事故の舞台となった音戸の瀬戸は、古くから海上交通の「難所」として知られております。難所とは、地形が複雑であったり水路が狭かったりして、船舶の航行が極めて困難な場所のことです。実際にこの海域は、最も狭いポイントで船が通れる幅が約60メートルしかありません。さらに海岸線が複雑に入り組んでいるため、前方の見通しが非常に悪いという危険な特徴を持っています。そのため、航行には細心の注意と高度な操船技術が要求されるのです。
こうした危険を回避するため、海上保安庁は事故防止を目的とした独自の航行ルートを定めていました。具体的には、対向する船同士が左側を譲り合う形で安全にすれ違うことなどを義務付けています。しかし、衝突した貨物船の航海士は、事前に海図(海の地図や水深が描かれた案内図)のチェックを怠っていました。あろうことか、定められた正規のルートを大きく外れ、全速力でこの狭い難所を駆け抜けようとしたことが今回の調査で判明したのです。
事故当時、フェリーの乗組員は相手の貨物船も当然ルールを守るものと信じて疑いませんでした。一方で、貨物船の運行体制には重大な欠陥が潜んでいたと言わざるを得ません。当日の航海士は、他の狭い海域を航行する際にも1人で操船することが常態化しており、事故発生時も同様のワンマン体制でした。さらに、全体の指揮を執るべき船長は「通過まではまだ時間がある」と自己判断し、自室で待機したまま具体的な指示を一切出していなかったのです。
この衝撃的な報告書が公開されると、SNS上では多くのユーザーから驚きや怒りの声が沸き起こりました。ネット上では「こんなに狭い海域をワンマンで、しかも全速力で突っ込むなんて正気の沙汰とは思えない」といった批判が殺到しています。また、「乗客の命を預かるプロとしての責任感が完全に欠如している」と、運行会社の管理体制を疑問視する意見も多く見られました。誰もが安全を信じる海だからこそ、この油断に対する反響は非常に大きいものです。
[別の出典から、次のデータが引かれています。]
### src/rtl/mips_pkg.sv
// Shared MIPS core constants: HI/LO unit operation encodings, FSM state
// encoding and the fixed iteration count of the multiply/divide datapath.
package mips_pkg;

    localparam logic [1:0] OP_MULT  = 2'b00;
    localparam logic [1:0] OP_MULTU = 2'b01;
    localparam logic [1:0] OP_DIV   = 2'b10;
    localparam logic [1:0] OP_DIVU  = 2'b11;

    localparam logic [0:0] ST_IDLE  = 1'b0;
    localparam logic [0:0] ST_BUSY  = 1'b1;

    localparam int ITERATIONS = 32;

endpackage

### src/rtl/mult_div_unit_if.sv
// EX-stage <-> HI/LO unit signal bundle; master is the pipeline side,
// slave is the multiply/divide unit.
interface mult_div_unit_if;

    logic        start;
    logic [1:0]  Op;
    logic [31:0] OperandA;
    logic [31:0] OperandB;
    logic        flush;
    logic        MTHI;
    logic        MTLO;
    logic        busy;
    logic        done;
    logic [31:0] HI;
    logic [31:0] LO;

    modport master (
        output start, Op, OperandA, OperandB, flush, MTHI, MTLO,
        input  busy, done, HI, LO
    );

    modport slave (
        input  start, Op, OperandA, OperandB, flush, MTHI, MTLO,
        output busy, done, HI, LO
    );

endinterface

### src/rtl/mult_div_unit.sv
// Iterative 32-cycle multiply/divide unit owning the architectural HI/LO
// registers: shift-add multiply, restoring divide, sign fix-up on the last step.
module mult_div_unit
    import mips_pkg::*;
(
    input  logic            clk,
    input  logic            reset,
    mult_div_unit_if.slave  bus
);

    logic [0:0]  state_r;
    logic [4:0]  count_r;
    logic [1:0]  op_r;
    logic        sign_a_r;
    logic        sign_b_r;
    logic        divzero_r;
    logic [31:0] a_raw_r;
    logic [31:0] b_mag_r;
    logic [63:0] p_r;
    logic        busy_r;
    logic        done_r;
    logic [31:0] hi_r;
    logic [31:0] lo_r;

    logic        signed_op_s;
    logic        a_neg_s;
    logic        b_neg_s;
    logic [31:0] a_mag_s;
    logic [31:0] b_mag_s;
    logic        is_div_s;
    logic        last_s;
    logic        finish_s;
    logic [32:0] msum_s;
    logic [63:0] mult_next_s;
    logic [32:0] dshift_s;
    logic        ge_s;
    logic [31:0] ddiff_s;
    logic [63:0] div_next_s;
    logic [63:0] p_next_s;
    logic [63:0] prod_s;
    logic [31:0] res_hi_s;
    logic [31:0] res_lo_s;

    // Operand magnitudes captured at start; signed ops strip the sign here.
    always_comb begin
        signed_op_s = (bus.Op == OP_MULT) || (bus.Op == OP_DIV);
        a_neg_s     = signed_op_s & bus.OperandA[31];
        b_neg_s     = signed_op_s & bus.OperandB[31];
        if (a_neg_s) begin
            a_mag_s = 32'd0 - bus.OperandA;
        end else begin
            a_mag_s = bus.OperandA;
        end
        if (b_neg_s) begin
            b_mag_s = 32'd0 - bus.OperandB;
        end else begin
            b_mag_s = bus.OperandB;
        end
    end

    // One datapath iteration: p_r holds {acc, multiplier} or {rem, dividend/quotient}.
    always_comb begin
        is_div_s    = (op_r == OP_DIV) || (op_r == OP_DIVU);
        last_s      = (count_r == 5'(ITERATIONS - 1));
        finish_s    = (state_r == ST_BUSY) && !bus.flush && last_s;
        msum_s      = {1'b0, p_r[63:32]} + (p_r[0] ? {1'b0, b_mag_r} : 33'd0);
        mult_next_s = {msum_s, p_r[31:1]};
        dshift_s    = {p_r[63:32], p_r[31]};
        ge_s        = (dshift_s >= {1'b0, b_mag_r});
        // The true difference is below the divisor, so 32 bits hold it exactly.
        ddiff_s     = dshift_s[31:0] - b_mag_r;
        if (ge_s) begin
            div_next_s = {ddiff_s, p_r[30:0], 1'b1};
        end else begin
            div_next_s = {dshift_s[31:0], p_r[30:0], 1'b0};
        end
        if (is_div_s) begin
            p_next_s = div_next_s;
        end else begin
            p_next_s = mult_next_s;
        end
    end

    // Sign correction of the final iteration's result into HI/LO values.
    always_comb begin
        prod_s   = 64'd0;
        res_hi_s = 32'd0;
        res_lo_s = 32'd0;
        if (!is_div_s) begin
            if (sign_a_r ^ sign_b_r) begin
                prod_s = 64'd0 - p_next_s;
            end else begin
                prod_s = p_next_s;
            end
            res_hi_s = prod_s[63:32];
            res_lo_s = prod_s[31:0];
        end else if (divzero_r) begin
            res_hi_s = a_raw_r;
            res_lo_s = 32'hFFFF_FFFF;
        end else begin
            if (sign_a_r ^ sign_b_r) begin
                res_lo_s = 32'd0 - p_next_s[31:0];
            end else begin
                res_lo_s = p_next_s[31:0];
            end
            if (sign_a_r) begin
                res_hi_s = 32'd0 - p_next_s[63:32];
            end else begin
                res_hi_s = p_next_s[63:32];
            end
        end
    end

    // Control FSM and iteration datapath.
    always_ff @(posedge clk) begin
        if (reset) begin
            state_r   <= ST_IDLE;
            count_r   <= 5'd0;
            op_r      <= 2'b00;
            sign_a_r  <= 1'b0;
            sign_b_r  <= 1'b0;
            divzero_r <= 1'b0;
            a_raw_r   <= 32'd0;
            b_mag_r   <= 32'd0;
            p_r       <= 64'd0;
            busy_r    <= 1'b0;
            done_r    <= 1'b0;
        end else begin
            case (state_r)
                ST_IDLE: begin
                    done_r <= 1'b0;
                    if (bus.start && !bus.flush) begin
                        state_r   <= ST_BUSY;
                        busy_r    <= 1'b1;
                        count_r   <= 5'd0;
                        op_r      <= bus.Op;
                        sign_a_r  <= a_neg_s;
                        sign_b_r  <= b_neg_s;
                        divzero_r <= (bus.OperandB == 32'd0);
                        a_raw_r   <= bus.OperandA;
                        b_mag_r   <= b_mag_s;
                        p_r       <= {32'd0, a_mag_s};
                    end else begin
                        state_r <= ST_IDLE;
                        busy_r  <= 1'b0;
                    end
                end
                ST_BUSY: begin
                    if (bus.flush) begin
                        state_r <= ST_IDLE;
                        busy_r  <= 1'b0;
                        done_r  <= 1'b0;
                    end else if (last_s) begin
                        state_r <= ST_IDLE;
                        busy_r  <= 1'b0;
                        done_r  <= 1'b1;
                        p_r     <= p_next_s;
                    end else begin
                        p_r     <= p_next_s;
                        count_r <= count_r + 5'd1;
                    end
                end
                default: begin
                    state_r <= ST_IDLE;
                    busy_r  <= 1'b0;
                    done_r  <= 1'b0;
                end
            endcase
        end
    end

    // Architectural HI/LO: completion wins in BUSY, MTHI/MTLO only in IDLE.
    always_ff @(posedge clk) begin
        if (reset) begin
            hi_r <= 32'd0;
            lo_r <= 32'd0;
        end else if (finish_s) begin
            hi_r <= res_hi_s;
            lo_r <= res_lo_s;
        end else if (state_r == ST_IDLE) begin
            if (bus.MTHI) begin
                hi_r <= bus.OperandA;
            end
            if (bus.MTLO) begin
                lo_r <= bus.OperandA;
            end
        end
    end

    assign bus.busy = busy_r;
    assign bus.done = done_r;
    assign bus.HI   = hi_r;
    assign bus.LO   = lo_r;

endmodule

### src/flat_wrapper.sv
// flat-port wrapper written by rule: the top's interface ports become plain ports
module mult_div_unit_flat import mips_pkg::*;
  (clk, reset, bus_start, bus_Op, bus_OperandA, bus_OperandB, bus_flush, bus_MTHI, bus_MTLO, bus_busy, bus_done, bus_HI, bus_LO);
  mult_div_unit_if bus_i ();
  input  logic clk;
  input  logic reset;
  input wire logic [$bits(bus_i.start)-1:0] bus_start;
  input wire logic [$bits(bus_i.Op)-1:0] bus_Op;
  input wire logic [$bits(bus_i.OperandA)-1:0] bus_OperandA;
  input wire logic [$bits(bus_i.OperandB)-1:0] bus_OperandB;
  input wire logic [$bits(bus_i.flush)-1:0] bus_flush;
  input wire logic [$bits(bus_i.MTHI)-1:0] bus_MTHI;
  input wire logic [$bits(bus_i.MTLO)-1:0] bus_MTLO;
  output wire logic [$bits(bus_i.busy)-1:0] bus_busy;
  output wire logic [$bits(bus_i.done)-1:0] bus_done;
  output wire logic [$bits(bus_i.HI)-1:0] bus_HI;
  output wire logic [$bits(bus_i.LO)-1:0] bus_LO;
  assign bus_i.start = bus_start;
  assign bus_i.Op = bus_Op;
  assign bus_i.OperandA = bus_OperandA;
  assign bus_i.OperandB = bus_OperandB;
  assign bus_i.flush = bus_flush;
  assign bus_i.MTHI = bus_MTHI;
  assign bus_i.MTLO = bus_MTLO;
  assign bus_busy = bus_i.busy;
  assign bus_done = bus_i.done;
  assign bus_HI = bus_i.HI;
  assign bus_LO = bus_i.LO;
  mult_div_unit u_core (.clk(clk), .reset(reset), .bus(bus_i));
endmodule
### config.mk
export PLATFORM = sky130hd
export DESIGN_NAME = mult_div_unit_flat
export DESIGN_NICKNAME = d
export VERILOG_FILES = /design/src/rtl/mips_pkg.sv /design/src/rtl/mult_div_unit_if.sv /design/src/rtl/mult_div_unit.sv /design/src/flat_wrapper.sv
export SDC_FILE = /design/constraint.sdc
export NUM_CORES = 1
export LEC_CHECK = 0
export BUFFER_PORTS_ARGS = -buffer_cell sky130_fd_sc_hd__buf_4
export CORE_MARGIN = 1.5
export CORE_UTILIZATION = 30
export CTS_CLUSTER_SIZE = 30
export DETAILED_ROUTE_END_ITERATION = 8
export HOLD_SLACK_MARGIN = 0.1
export PLACE_DENSITY = 0.53
export SLEW_MARGIN = 5
export SYNTH_ARGS = -nofsm -noshare
export SYNTH_HDL_FRONTEND = slang
export SYNTH_SLANG_ARGS = --single-unit
### constraint.sdc
create_clock -name clk -period 10.3 [get_ports clk]
set_input_delay 1.545 -clock clk [delete_from_list [all_inputs] [get_ports clk]]
set_output_delay 1.545 -clock clk [all_outputs]
set_load 0.005 [all_outputs]
==> results.yml <==
routing:
  wl_met2_um: 32500
  wl_met1_um: 33000
  dr_wl_met3_um: 4550
  drtAntennaViolNets: 0
  wirelength_um: 72500
  drt_pre_antenna_iters: 5
  drc: 0
  routed.top_layer: "met4"
  post_drt_wl_per_cell_um: 22.7
  vias: 18600
  viasPerCell: 5.83
  drtIter0Drc: 1601
sta:
  max_freq_mhz: 169
  skew_ps: 17.0
  grt_setup_unrepaired: "no"
  setup_viol: 0
  report.final.slew_viol_count: 0
  fin_crit_sh_pct: 57.5
  period_needed_ps: 5920
  hold_violations: 0
  setup-tns-final_ps: 0
  worst_pin_slew_ps: 1150
  relSlewSlack_pct: 23.1
worst_setup_path:
  critPathSlowestCell: "dfxtp_4"
  crit_buf_inv: 2
  end_kind: "flop"
  reg2reg_depth: 13
  crit_fanout: 63
  crit_required_ps: 10790
  reg2reg_from: "u_core.op_r[1]$_SDFFE_PP0P_"
  timing_worst_setup_path_type: "flop to flop"
  cpPeakStageDelay_ps: 890
  path_depth: 13
  timing.rr.end: "u_core.bus.HI[23]$_SDFFE_PP0P_"
  cp-start-kind: "flop"
  crit_family: "simple AND/OR/NAND/NOR gates"
  cp.arrival_ps: 6420
  r2r_slack_ps: 4380
  cp_cell_sequence: "buf_4 > inv_2 > or3_1 > a21oi_1 > nand4_1 > or3_1 > or2_2 > nor2_1 > nand4_1 > nor4_1 > mux2i_1 > a21oi_1 > nor3_1"
  critPathCapture: "u_core.bus.HI[23]$_SDFFE_PP0P_"
  critPathLaunch: "u_core.op_r[1]$_SDFFE_PP0P_"
global_route:
  antenna_found_initial: 0
  gr-total-overflow: 0
  track_usage_pct: 23.8
  grt_pass1_vias: 17800
  grt_max_degree: 79
  grt_pass1_wl_um: 110000
clock_network:
  htree_levels: 1
  clk_root_buffer_cell: "clkbuf_16"
  cts.repair.resized: 0
  cts_tree: "built"
  clk_latency_ps: 580
  cts_sinks: 204
  holdBufCountCts: 0
  numCtsBuffers: 26
  clkTransAtPathRegs_ps: 60
  cts_setup_buffers: 0
  clockBufferDepth: 3
die:
  coreArea_um2: 56600
  std_cell_rows: 87
  num_io_pins: 138
  die_x_um: 243
  die_h_um: 243
  die_area_um2: 58900
  initial_core_util_pct: 30.5
outcome:
  status: "finished, final reports clean"
placed_design:
  place_congestion: 0.948
  post-dp-hpwl_um: 54900
  portBuffers: 137
synthesis:
  synth_warnings: 0
  netlist_instances: 2390
  synth_edf_count: 0
  synth_top_area_cell: "dfxtp_1"
  synthTopCellsByCount: "nand2_1 (299), a21oi_1 (262), dfxtp_1 (204)"
  yosysUniqueCellTypes: 103
  synth_area_um2: 17200
  syn_nets: 2534
  avgSynthCellArea_um2: 7.21
  ys_ff_latch: 204
  yosys-top-cells-area: "dfxtp_1 (24%), a21oi_1 (7.6%), nand2_1 (6.5%)"
  synthArstFlopShare_pct: 0
  yosysMostFrequentCell: "nand2_1"
  yosysSeqAreaShare_pct: 23.7
  synth_flop_cell: "dfxtp_1"
  synth_top_area_share_pct: 23.7
pwr:
  p_per_area_nw_per_um2: 123
  vdd_drop_max_v: 0.000108
  p_leak_nw: 7.49
  total_power_w: 0.00242
worst_hold_path:
  hold_start: "u_core.a_raw_r[28]$_SDFFE_PP0P_"
  min_path_type: "flop to flop"
cells_and_area:
  area_delta_synth_final_pct: 13.7
  nNetsFinal: 2557
  n_fill_cell: 6168
  drive_gt1_share_pct: 11.5
  multi_input_area_um2: 12200
  regArea_um2: 4090
flow_run:
  drv_cap: 0
==> logic make-up after synthesis <==
| logic type | synth area share [%] |
|---|---|
| DFF | 23.7 |
| AOI/OAI and AO/OA | 30.2 |
| and+or+nand+nor | 23.5 |
| muxes | 3.13 |
| buffers and inverters | 5.68 |
| adders and majority gates | 5.31 |
| xor gates and xnor gates | 8.48 |
==> power breakdown <==
group | total (W) | internal, W | switching [W] | leakage (nW)
logic | 0.000645 | 0.000227 | 0.000417 | 5.41
registers | 0.000865 | 0.000829 | 0.0000367 | 1.67
clock network | 0.000907 | 0.000517 | 0.000390 | 0.415
==> worst reg2reg max path, stage by stage, from the launching register on <==
cell	delay, ps
dfxtp_4	890
buf_4	870
inv_2	660
or3_1	510
a21oi_1	300
nand4_1	170
or3_1	420
or2_2	330
nor2_1	400
nand4_1	290
nor4_1	470
mux2i_1	250
a21oi_1	90
nor3_1	200
==> through the flow <==
step	area, µm²	utilization (%)	hold WS (ps)	instances	setup WS [ps]
3_5_place_dp	18800	33.2	447	3141	4580
3_3_place_gp	18800	33.2	442	3141	4730
2_1_floorplan	17200	-	433	2390	5670
6_report	19600	34.6	456	3190	4380
5_1_grt	19600	34.6	472	3189	4000
4_1_cts	19600	34.6	455	3189	4530
==> state kept, by name (all words and copies together), names as in the netlist <==
| register | cells |
|---|---|
| u_core.b_mag_r | 32 |
| u_core.bus.LO | 32 |
| u_core.a_raw_r | 32 |
| u_core.state_r | 1 |
| u_core.bus.busy | 1 |
| u_core.sign_a_r | 1 |
| u_core.bus.done | 1 |
| u_core.sign_b_r | 1 |
| u_core.count_r | 5 |
| u_core.p_r | 64 |
| u_core.bus.HI | 32 |
| u_core.divzero_r | 1 |
| u_core.op_r | 1 |
==> final cells by class <==
cell class | count | share of cell area [%]
Sequential cell | 204 | 20.9
Timing Repair Buffer | 170 | 6.53
Tap cell | 756 | 4.83
Clock inverter | 13 | 0.530
Antenna cell | 1 | 0.0128
Inverter | 66 | 1.26
Clock buffer | 35 | 3.70
Multi-Input combinational cell | 1945 | 62.3
==> worst min-delay path by stage <==
stage / slack, ps / depth (start not counted) / end
6_report: 460 / 2 / u_core.a_raw_r[28]$_SDFFE_PP0P_
5_1_grt: 470 / 2 / u_core.a_raw_r[2]$_SDFFE_PP0P_
4_1_cts: 460 / 2 / u_core.a_raw_r[2]$_SDFFE_PP0P_
3_5_place_dp: 450 / 2 / u_core.a_raw_r[25]$_SDFFE_PP0P_
3_3_place_gp: 440 / 2 / u_core.a_raw_r[0]$_SDFFE_PP0P_
2_1_floorplan: 430 / 2 / u_core.a_raw_r[10]$_SDFFE_PP0P_
==> placed cells by master, fill, tap and decap left out, types with 15 or more instances in the layout <==
cell type  count
a211oi_1      39
dfxtp_1      202
nand3_1       59
xnor2_1      103
nand2b_1      15
mux2i_1       46
a31oi_1       46
a22o_1        19
a22oi_1       50
ha_1          70
nand4_1       35
o21ai_0      146
a21o_1        29
and3_1        25
o31ai_1       15
and2_1        46
buf_4        169
clkbuf_16     26
xor2_1        63
a21oi_1      262
nor4_1        19
nor3_1        57
nand2_1      299
inv_1         64
nor2_1       194
o211ai_1      56
or3_1         23
==> layer usage <==
metal  up-vias  track usage (%)
met1      9018             32.9
met5         -                0
met2       671             37.8
met3       146             3.26
li1       8773                -
met4         0             8.26
Power figures use the tool's default switching activity.
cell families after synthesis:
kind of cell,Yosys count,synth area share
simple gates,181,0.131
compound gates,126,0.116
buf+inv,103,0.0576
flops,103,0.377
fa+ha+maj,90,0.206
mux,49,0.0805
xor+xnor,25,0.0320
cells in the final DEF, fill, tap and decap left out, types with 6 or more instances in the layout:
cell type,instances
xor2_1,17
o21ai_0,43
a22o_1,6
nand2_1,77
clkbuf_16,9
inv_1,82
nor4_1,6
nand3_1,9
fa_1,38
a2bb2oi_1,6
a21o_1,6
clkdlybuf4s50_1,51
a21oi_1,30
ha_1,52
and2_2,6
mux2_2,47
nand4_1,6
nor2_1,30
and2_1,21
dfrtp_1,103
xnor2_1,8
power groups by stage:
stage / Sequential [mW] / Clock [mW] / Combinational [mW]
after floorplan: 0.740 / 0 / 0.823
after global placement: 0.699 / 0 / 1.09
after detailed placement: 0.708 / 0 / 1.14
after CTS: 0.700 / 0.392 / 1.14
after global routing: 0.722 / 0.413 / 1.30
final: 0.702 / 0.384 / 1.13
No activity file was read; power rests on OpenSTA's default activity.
<file path="config.mk">
export PLATFORM = sky130hd
export DESIGN_NAME = rf_wr_sched
export DESIGN_NICKNAME = d
export VERILOG_FILES = /design/src/rtl/rf_pkg.sv /design/src/rtl/rr_arbiter.sv /design/src/rtl/rf_wr_sched.sv
export SDC_FILE = /design/constraint.sdc
export NUM_CORES = 1
export LEC_CHECK = 0
export ABC_AREA = 1
export ABC_CLOCK_PERIOD_IN_PS = 2530
export CAP_MARGIN = 0
export CORE_AREA = 3 3 96 98
export CTS_CLUSTER_SIZE = 24
export DETAILED_ROUTE_END_ITERATION = 6
export DIE_AREA = 0 0 99 101
export HOLD_SLACK_MARGIN = 0.15
export PLACE_DENSITY = 0.76
export SLEW_MARGIN = 30
export SYNTH_ARGS = -nofsm -noshare
export SYNTH_HDL_FRONTEND = slang
export SYNTH_HIERARCHICAL = 1
export SYNTH_SLANG_ARGS = --single-unit
</file>
<file path="constraint.sdc">
create_clock -name clk -period 2.53 [get_ports clk]
set_clock_uncertainty 0.2 [all_clocks]
set_input_delay 0.253 -clock clk [delete_from_list [all_inputs] [get_ports clk]]
set_output_delay 0.253 -clock clk [all_outputs]
set_load 0.05 [all_outputs]
</file>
私は、今回の事故は決して防げなかった天災ではなく、人災そのものであると考えます。どれほど便利な自動操縦や慣れがあったとしても、自然の難所を前に人間の慢心は決して許されません。海上の安全は、すべての船舶が共通のルールを遵守するという相互の信頼関係の上に成り立っています。1人の不注意が多くの命を危険に晒すことを、すべての海事関係者は猛省すべきでしょう。今後このような悲劇が二度と繰り返されないよう、徹底した再発防止を願います。